_Task requirements_.
The data below is to be output in full, unchanged.

_Dataset entries_.
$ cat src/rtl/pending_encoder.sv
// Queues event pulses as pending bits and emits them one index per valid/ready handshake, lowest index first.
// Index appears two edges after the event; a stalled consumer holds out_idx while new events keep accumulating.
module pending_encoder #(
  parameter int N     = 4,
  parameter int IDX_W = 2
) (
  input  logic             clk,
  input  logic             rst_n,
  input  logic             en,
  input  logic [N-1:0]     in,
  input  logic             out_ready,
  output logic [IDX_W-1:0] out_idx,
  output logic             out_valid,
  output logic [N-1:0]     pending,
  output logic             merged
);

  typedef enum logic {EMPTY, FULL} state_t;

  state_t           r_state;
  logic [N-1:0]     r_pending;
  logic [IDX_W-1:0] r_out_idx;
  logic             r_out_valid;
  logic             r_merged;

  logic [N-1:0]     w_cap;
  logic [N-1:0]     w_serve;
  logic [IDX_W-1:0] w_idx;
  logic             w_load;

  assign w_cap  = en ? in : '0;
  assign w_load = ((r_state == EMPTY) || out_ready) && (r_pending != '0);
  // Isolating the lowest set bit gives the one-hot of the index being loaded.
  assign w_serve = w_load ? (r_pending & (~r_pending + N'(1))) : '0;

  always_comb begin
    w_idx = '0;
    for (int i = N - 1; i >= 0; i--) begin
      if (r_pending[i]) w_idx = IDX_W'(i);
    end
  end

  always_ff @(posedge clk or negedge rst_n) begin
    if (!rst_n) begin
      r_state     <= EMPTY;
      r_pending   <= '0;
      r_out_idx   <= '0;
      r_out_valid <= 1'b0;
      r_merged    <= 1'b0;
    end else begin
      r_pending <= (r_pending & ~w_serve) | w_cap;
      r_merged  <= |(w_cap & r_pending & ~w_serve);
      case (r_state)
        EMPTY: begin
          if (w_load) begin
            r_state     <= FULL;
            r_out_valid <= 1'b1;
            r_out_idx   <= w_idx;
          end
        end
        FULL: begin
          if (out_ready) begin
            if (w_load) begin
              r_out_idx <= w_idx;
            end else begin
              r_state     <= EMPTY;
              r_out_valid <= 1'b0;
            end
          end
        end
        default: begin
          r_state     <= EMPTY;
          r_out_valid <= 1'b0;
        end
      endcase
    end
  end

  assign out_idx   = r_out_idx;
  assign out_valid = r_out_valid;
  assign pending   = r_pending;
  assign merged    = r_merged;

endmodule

_The answer_.
$ cat src/rtl/pending_encoder.sv
// Queues event pulses as pending bits and emits them one index per valid/ready handshake, lowest index first.
// Index appears two edges after the event; a stalled consumer holds out_idx while new events keep accumulating.
module pending_encoder #(
  parameter int N     = 4,
  parameter int IDX_W = 2
) (
  input  logic             clk,
  input  logic             rst_n,
  input  logic             en,
  input  logic [N-1:0]     in,
  input  logic             out_ready,
  output logic [IDX_W-1:0] out_idx,
  output logic             out_valid,
  output logic [N-1:0]     pending,
  output logic             merged
);

  typedef enum logic {EMPTY, FULL} state_t;

  state_t           r_state;
  logic [N-1:0]     r_pending;
  logic [IDX_W-1:0] r_out_idx;
  logic             r_out_valid;
  logic             r_merged;

  logic [N-1:0]     w_cap;
  logic [N-1:0]     w_serve;
  logic [IDX_W-1:0] w_idx;
  logic             w_load;

  assign w_cap  = en ? in : '0;
  assign w_load = ((r_state == EMPTY) || out_ready) && (r_pending != '0);
  // Isolating the lowest set bit gives the one-hot of the index being loaded.
  assign w_serve = w_load ? (r_pending & (~r_pending + N'(1))) : '0;

  always_comb begin
    w_idx = '0;
    for (int i = N - 1; i >= 0; i--) begin
      if (r_pending[i]) w_idx = IDX_W'(i);
    end
  end

  always_ff @(posedge clk or negedge rst_n) begin
    if (!rst_n) begin
      r_state     <= EMPTY;
      r_pending   <= '0;
      r_out_idx   <= '0;
      r_out_valid <= 1'b0;
      r_merged    <= 1'b0;
    end else begin
      r_pending <= (r_pending & ~w_serve) | w_cap;
      r_merged  <= |(w_cap & r_pending & ~w_serve);
      case (r_state)
        EMPTY: begin
          if (w_load) begin
            r_state     <= FULL;
            r_out_valid <= 1'b1;
            r_out_idx   <= w_idx;
          end
        end
        FULL: begin
          if (out_ready) begin
            if (w_load) begin
              r_out_idx <= w_idx;
            end else begin
              r_state     <= EMPTY;
              r_out_valid <= 1'b0;
            end
          end
        end
        default: begin
          r_state     <= EMPTY;
          r_out_valid <= 1'b0;
        end
      endcase
    end
  end

  assign out_idx   = r_out_idx;
  assign out_valid = r_out_valid;
  assign pending   = r_pending;
  assign merged    = r_merged;

endmodule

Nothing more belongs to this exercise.